AI Security: memory bit-flip based adversarial weight attack
This repository contains a Pytorch implementation of the paper, titled “Bit-Flip Attack: Crushing Neural Network with Progressive Bit Search”, which is published in ICCV-2019. It introduces a Bit-Flip Attack (BFA) algorithm which search and identify the vulnerable bits within a quantized deep neural network. [code in GitHub]
Related Publication
[ICCV’19] Adnan Siraj Rakin, Zhezhi He, Deliang Fan, “Bit-Flip Attack: Crushing Neural Network with Progressive Bit Search,” IEEE International Conference on Computer Vision, Seoul, Korea, Oct 27 – Nov 3, 2019 [pdf]
Method Summary
Several important security issues of Deep Neural Network (DNN) have been raised recently associated with different applications and components. The most widely investigated security concern of DNN is from its malicious input, a.k.a adversarial example. Nevertheless, the security challenge of DNN’s parameters is not well explored yet. In this work, we are the first to propose a novel DNN weight attack methodology called Bit-Flip Attack (BFA) which can crush a neural network through maliciously flipping extremely small amount of bits within its weight storage memory system (i.e., DRAM). The bit-flip operations could be conducted through well-known Row-Hammer attack, while our main contribution is to develop an algorithm to identify the most vulnerable bits of DNN weight parameters (stored in memory as binary bits), that could maximize the accuracy degradation with a minimum number of bit-flips.

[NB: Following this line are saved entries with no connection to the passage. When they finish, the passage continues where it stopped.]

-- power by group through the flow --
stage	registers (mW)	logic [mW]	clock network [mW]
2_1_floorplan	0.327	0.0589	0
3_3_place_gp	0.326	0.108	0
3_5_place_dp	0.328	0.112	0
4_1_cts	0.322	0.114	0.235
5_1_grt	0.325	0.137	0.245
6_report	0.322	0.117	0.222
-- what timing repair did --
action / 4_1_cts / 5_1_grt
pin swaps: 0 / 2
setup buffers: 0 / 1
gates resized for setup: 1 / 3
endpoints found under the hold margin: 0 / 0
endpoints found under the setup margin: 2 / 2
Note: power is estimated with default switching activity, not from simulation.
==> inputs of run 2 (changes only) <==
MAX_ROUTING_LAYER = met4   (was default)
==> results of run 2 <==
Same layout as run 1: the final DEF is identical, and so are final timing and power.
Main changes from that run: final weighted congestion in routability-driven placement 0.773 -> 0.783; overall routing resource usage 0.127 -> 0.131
<file path="config.mk">
export PLATFORM = sky130hd
export DESIGN_NAME = demux1x2_stream
export DESIGN_NICKNAME = d
export VERILOG_FILES = /design/src/rtl/demux1x2_stream.sv
export SDC_FILE = /design/constraint.sdc
export NUM_CORES = 1
export LEC_CHECK = 0
export BUFFER_PORTS_ARGS = -buffer_cell sky130_fd_sc_hd__buf_4
export CORE_UTILIZATION = 35
export CTS_BUF_LIST = sky130_fd_sc_hd__clkbuf_8
export DETAILED_ROUTE_END_ITERATION = 8
export HOLD_SLACK_MARGIN = 0.05
export SLEW_MARGIN = 10
export SYNTH_ARGS = -nofsm -noshare
export SYNTH_HDL_FRONTEND = slang
export SYNTH_SLANG_ARGS = --single-unit
</file>
<file path="constraint.sdc">
create_clock -name clk -period 1.75 [get_ports clk]
set_clock_uncertainty 0.1 [all_clocks]
set_input_delay 0.35 -clock clk [delete_from_list [all_inputs] [get_ports clk]]
set_output_delay 0.35 -clock clk [all_outputs]
set_load 0.01 [all_outputs]
</file>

Our proposed BFA utilizes a Progressive Bit Search (PBS) method which combines gradient ranking and progressive search to identify the most vulnerable bit to be flipped. With the aid of PBS, we can successfully attack a ResNet-18 fully malfunction (i.e., top-1 accuracy degrade from 69.8% to 0.1%) only through 13 bit-flips out of 93 million bits, while randomly flipping 100 bits merely degrades the accuracy by less than 1%.